• PROVIDED DATA
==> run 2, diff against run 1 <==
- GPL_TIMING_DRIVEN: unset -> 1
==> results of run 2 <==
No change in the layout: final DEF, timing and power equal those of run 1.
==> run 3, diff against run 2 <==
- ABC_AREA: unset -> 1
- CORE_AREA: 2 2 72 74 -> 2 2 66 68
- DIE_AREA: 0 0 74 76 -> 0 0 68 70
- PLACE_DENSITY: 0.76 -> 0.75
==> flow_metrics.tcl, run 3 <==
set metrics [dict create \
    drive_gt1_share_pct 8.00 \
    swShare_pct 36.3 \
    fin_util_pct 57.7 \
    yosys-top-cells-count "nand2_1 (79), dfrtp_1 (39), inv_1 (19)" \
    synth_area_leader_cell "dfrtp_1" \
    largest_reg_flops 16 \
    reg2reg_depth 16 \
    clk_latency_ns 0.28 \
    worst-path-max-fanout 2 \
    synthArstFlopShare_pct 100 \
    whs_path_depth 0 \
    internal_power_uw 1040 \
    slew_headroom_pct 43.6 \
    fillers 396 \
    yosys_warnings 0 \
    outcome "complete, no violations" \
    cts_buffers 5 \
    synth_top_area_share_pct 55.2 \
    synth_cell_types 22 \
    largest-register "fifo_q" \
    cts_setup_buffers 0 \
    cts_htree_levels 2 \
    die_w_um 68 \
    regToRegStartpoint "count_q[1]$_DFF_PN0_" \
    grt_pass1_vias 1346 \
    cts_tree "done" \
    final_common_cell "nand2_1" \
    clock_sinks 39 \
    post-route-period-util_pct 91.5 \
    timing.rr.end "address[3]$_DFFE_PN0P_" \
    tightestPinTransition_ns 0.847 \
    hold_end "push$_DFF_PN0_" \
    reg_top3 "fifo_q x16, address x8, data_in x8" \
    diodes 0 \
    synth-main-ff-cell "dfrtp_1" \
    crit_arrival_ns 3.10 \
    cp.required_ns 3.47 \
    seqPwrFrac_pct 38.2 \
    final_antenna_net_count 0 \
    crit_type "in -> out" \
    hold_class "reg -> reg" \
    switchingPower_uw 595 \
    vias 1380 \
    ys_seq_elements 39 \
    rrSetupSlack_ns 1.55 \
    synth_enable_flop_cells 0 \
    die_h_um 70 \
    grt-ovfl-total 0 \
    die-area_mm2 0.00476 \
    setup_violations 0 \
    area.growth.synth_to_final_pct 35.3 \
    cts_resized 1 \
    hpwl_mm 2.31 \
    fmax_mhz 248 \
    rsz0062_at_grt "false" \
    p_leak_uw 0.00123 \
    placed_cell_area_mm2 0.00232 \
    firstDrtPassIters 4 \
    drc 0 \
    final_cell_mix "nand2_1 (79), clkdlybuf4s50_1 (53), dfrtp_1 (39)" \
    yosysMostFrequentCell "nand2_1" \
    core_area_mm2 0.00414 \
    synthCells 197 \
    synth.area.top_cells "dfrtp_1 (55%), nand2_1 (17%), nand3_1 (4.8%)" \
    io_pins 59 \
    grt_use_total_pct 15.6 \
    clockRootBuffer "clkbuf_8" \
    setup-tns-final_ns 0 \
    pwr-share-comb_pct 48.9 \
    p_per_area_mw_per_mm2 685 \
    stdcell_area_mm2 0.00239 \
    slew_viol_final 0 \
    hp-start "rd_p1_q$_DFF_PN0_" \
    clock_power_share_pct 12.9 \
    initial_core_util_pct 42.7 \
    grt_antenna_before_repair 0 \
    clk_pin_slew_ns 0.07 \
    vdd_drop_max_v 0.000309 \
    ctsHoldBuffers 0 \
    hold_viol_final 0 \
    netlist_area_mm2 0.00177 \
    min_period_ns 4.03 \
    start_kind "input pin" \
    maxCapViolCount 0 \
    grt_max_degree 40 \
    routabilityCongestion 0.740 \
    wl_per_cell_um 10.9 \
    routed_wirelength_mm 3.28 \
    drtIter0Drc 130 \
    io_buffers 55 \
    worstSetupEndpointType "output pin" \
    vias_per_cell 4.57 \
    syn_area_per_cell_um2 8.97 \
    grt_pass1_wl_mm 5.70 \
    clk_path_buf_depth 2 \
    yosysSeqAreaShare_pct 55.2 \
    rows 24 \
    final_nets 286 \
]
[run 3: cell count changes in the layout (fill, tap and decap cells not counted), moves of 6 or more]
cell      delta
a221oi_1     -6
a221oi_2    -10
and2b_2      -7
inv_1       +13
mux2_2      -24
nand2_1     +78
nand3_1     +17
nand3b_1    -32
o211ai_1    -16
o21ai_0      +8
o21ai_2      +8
### src/rtl/ring_pos_from_remote_receiver_if.sv
// Bundles the incoming AXIS position beat and the outgoing per-particle
// stream towards the local position ring injection port.
interface ring_pos_from_remote_receiver_if #(
  parameter int OFFSET_WIDTH          = 29,
  parameter int ELEMENT_WIDTH         = 2,
  parameter int PARTICLE_ID_WIDTH     = 7,
  parameter int GLOBAL_CELL_ID_WIDTH  = 4,
  parameter int NB_CELL_COUNT_WIDTH   = 5,
  parameter int STREAMING_TDEST_WIDTH = 16,
  parameter int AXIS_TDATA_WIDTH      = 512
);
  localparam int PKT_W     = AXIS_TDATA_WIDTH + AXIS_TDATA_WIDTH/8 + STREAMING_TDEST_WIDTH + 2;
  localparam int OFF_PKT_W = 3*OFFSET_WIDTH + ELEMENT_WIDTH + PARTICLE_ID_WIDTH;

  logic [PKT_W-1:0]                  i_axis_pos_pkt_from_remote;
  logic                              o_axis_tready;
  logic [OFF_PKT_W-1:0]              o_offset_pkt;
  logic [3*GLOBAL_CELL_ID_WIDTH-1:0] o_gcid;
  logic [NB_CELL_COUNT_WIDTH-1:0]    o_lifetime;
  logic                              o_valid;
  logic                              i_ready;
  logic                              o_last;

  modport master (
    input  i_axis_pos_pkt_from_remote, i_ready,
    output o_axis_tready, o_offset_pkt, o_gcid, o_lifetime, o_valid, o_last
  );

  modport slave (
    output i_axis_pos_pkt_from_remote, i_ready,
    input  o_axis_tready, o_offset_pkt, o_gcid, o_lifetime, o_valid, o_last
  );
endinterface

• EXERCISE PROMPT
Please return the full set of records exactly as given above.

• OUTPUT OF THE TASK
==> run 2, diff against run 1 <==
- GPL_TIMING_DRIVEN: unset -> 1
==> results of run 2 <==
No change in the layout: final DEF, timing and power equal those of run 1.
==> run 3, diff against run 2 <==
- ABC_AREA: unset -> 1
- CORE_AREA: 2 2 72 74 -> 2 2 66 68
- DIE_AREA: 0 0 74 76 -> 0 0 68 70
- PLACE_DENSITY: 0.76 -> 0.75
==> flow_metrics.tcl, run 3 <==
set metrics [dict create \
    drive_gt1_share_pct 8.00 \
    swShare_pct 36.3 \
    fin_util_pct 57.7 \
    yosys-top-cells-count "nand2_1 (79), dfrtp_1 (39), inv_1 (19)" \
    synth_area_leader_cell "dfrtp_1" \
    largest_reg_flops 16 \
    reg2reg_depth 16 \
    clk_latency_ns 0.28 \
    worst-path-max-fanout 2 \
    synthArstFlopShare_pct 100 \
    whs_path_depth 0 \
    internal_power_uw 1040 \
    slew_headroom_pct 43.6 \
    fillers 396 \
    yosys_warnings 0 \
    outcome "complete, no violations" \
    cts_buffers 5 \
    synth_top_area_share_pct 55.2 \
    synth_cell_types 22 \
    largest-register "fifo_q" \
    cts_setup_buffers 0 \
    cts_htree_levels 2 \
    die_w_um 68 \
    regToRegStartpoint "count_q[1]$_DFF_PN0_" \
    grt_pass1_vias 1346 \
    cts_tree "done" \
    final_common_cell "nand2_1" \
    clock_sinks 39 \
    post-route-period-util_pct 91.5 \
    timing.rr.end "address[3]$_DFFE_PN0P_" \
    tightestPinTransition_ns 0.847 \
    hold_end "push$_DFF_PN0_" \
    reg_top3 "fifo_q x16, address x8, data_in x8" \
    diodes 0 \
    synth-main-ff-cell "dfrtp_1" \
    crit_arrival_ns 3.10 \
    cp.required_ns 3.47 \
    seqPwrFrac_pct 38.2 \
    final_antenna_net_count 0 \
    crit_type "in -> out" \
    hold_class "reg -> reg" \
    switchingPower_uw 595 \
    vias 1380 \
    ys_seq_elements 39 \
    rrSetupSlack_ns 1.55 \
    synth_enable_flop_cells 0 \
    die_h_um 70 \
    grt-ovfl-total 0 \
    die-area_mm2 0.00476 \
    setup_violations 0 \
    area.growth.synth_to_final_pct 35.3 \
    cts_resized 1 \
    hpwl_mm 2.31 \
    fmax_mhz 248 \
    rsz0062_at_grt "false" \
    p_leak_uw 0.00123 \
    placed_cell_area_mm2 0.00232 \
    firstDrtPassIters 4 \
    drc 0 \
    final_cell_mix "nand2_1 (79), clkdlybuf4s50_1 (53), dfrtp_1 (39)" \
    yosysMostFrequentCell "nand2_1" \
    core_area_mm2 0.00414 \
    synthCells 197 \
    synth.area.top_cells "dfrtp_1 (55%), nand2_1 (17%), nand3_1 (4.8%)" \
    io_pins 59 \
    grt_use_total_pct 15.6 \
    clockRootBuffer "clkbuf_8" \
    setup-tns-final_ns 0 \
    pwr-share-comb_pct 48.9 \
    p_per_area_mw_per_mm2 685 \
    stdcell_area_mm2 0.00239 \
    slew_viol_final 0 \
    hp-start "rd_p1_q$_DFF_PN0_" \
    clock_power_share_pct 12.9 \
    initial_core_util_pct 42.7 \
    grt_antenna_before_repair 0 \
    clk_pin_slew_ns 0.07 \
    vdd_drop_max_v 0.000309 \
    ctsHoldBuffers 0 \
    hold_viol_final 0 \
    netlist_area_mm2 0.00177 \
    min_period_ns 4.03 \
    start_kind "input pin" \
    maxCapViolCount 0 \
    grt_max_degree 40 \
    routabilityCongestion 0.740 \
    wl_per_cell_um 10.9 \
    routed_wirelength_mm 3.28 \
    drtIter0Drc 130 \
    io_buffers 55 \
    worstSetupEndpointType "output pin" \
    vias_per_cell 4.57 \
    syn_area_per_cell_um2 8.97 \
    grt_pass1_wl_mm 5.70 \
    clk_path_buf_depth 2 \
    yosysSeqAreaShare_pct 55.2 \
    rows 24 \
    final_nets 286 \
]
[run 3: cell count changes in the layout (fill, tap and decap cells not counted), moves of 6 or more]
cell      delta
a221oi_1     -6
a221oi_2    -10
and2b_2      -7
inv_1       +13
mux2_2      -24
nand2_1     +78
nand3_1     +17
nand3b_1    -32
o211ai_1    -16
o21ai_0      +8
o21ai_2      +8
### src/rtl/ring_pos_from_remote_receiver_if.sv
// Bundles the incoming AXIS position beat and the outgoing per-particle
// stream towards the local position ring injection port.
interface ring_pos_from_remote_receiver_if #(
  parameter int OFFSET_WIDTH          = 29,
  parameter int ELEMENT_WIDTH         = 2,
  parameter int PARTICLE_ID_WIDTH     = 7,
  parameter int GLOBAL_CELL_ID_WIDTH  = 4,
  parameter int NB_CELL_COUNT_WIDTH   = 5,
  parameter int STREAMING_TDEST_WIDTH = 16,
  parameter int AXIS_TDATA_WIDTH      = 512
);
  localparam int PKT_W     = AXIS_TDATA_WIDTH + AXIS_TDATA_WIDTH/8 + STREAMING_TDEST_WIDTH + 2;
  localparam int OFF_PKT_W = 3*OFFSET_WIDTH + ELEMENT_WIDTH + PARTICLE_ID_WIDTH;

  logic [PKT_W-1:0]                  i_axis_pos_pkt_from_remote;
  logic                              o_axis_tready;
  logic [OFF_PKT_W-1:0]              o_offset_pkt;
  logic [3*GLOBAL_CELL_ID_WIDTH-1:0] o_gcid;
  logic [NB_CELL_COUNT_WIDTH-1:0]    o_lifetime;
  logic                              o_valid;
  logic                              i_ready;
  logic                              o_last;

  modport master (
    input  i_axis_pos_pkt_from_remote, i_ready,
    output o_axis_tready, o_offset_pkt, o_gcid, o_lifetime, o_valid, o_last
  );

  modport slave (
    output i_axis_pos_pkt_from_remote, i_ready,
    input  o_axis_tready, o_offset_pkt, o_gcid, o_lifetime, o_valid, o_last
  );
endinterface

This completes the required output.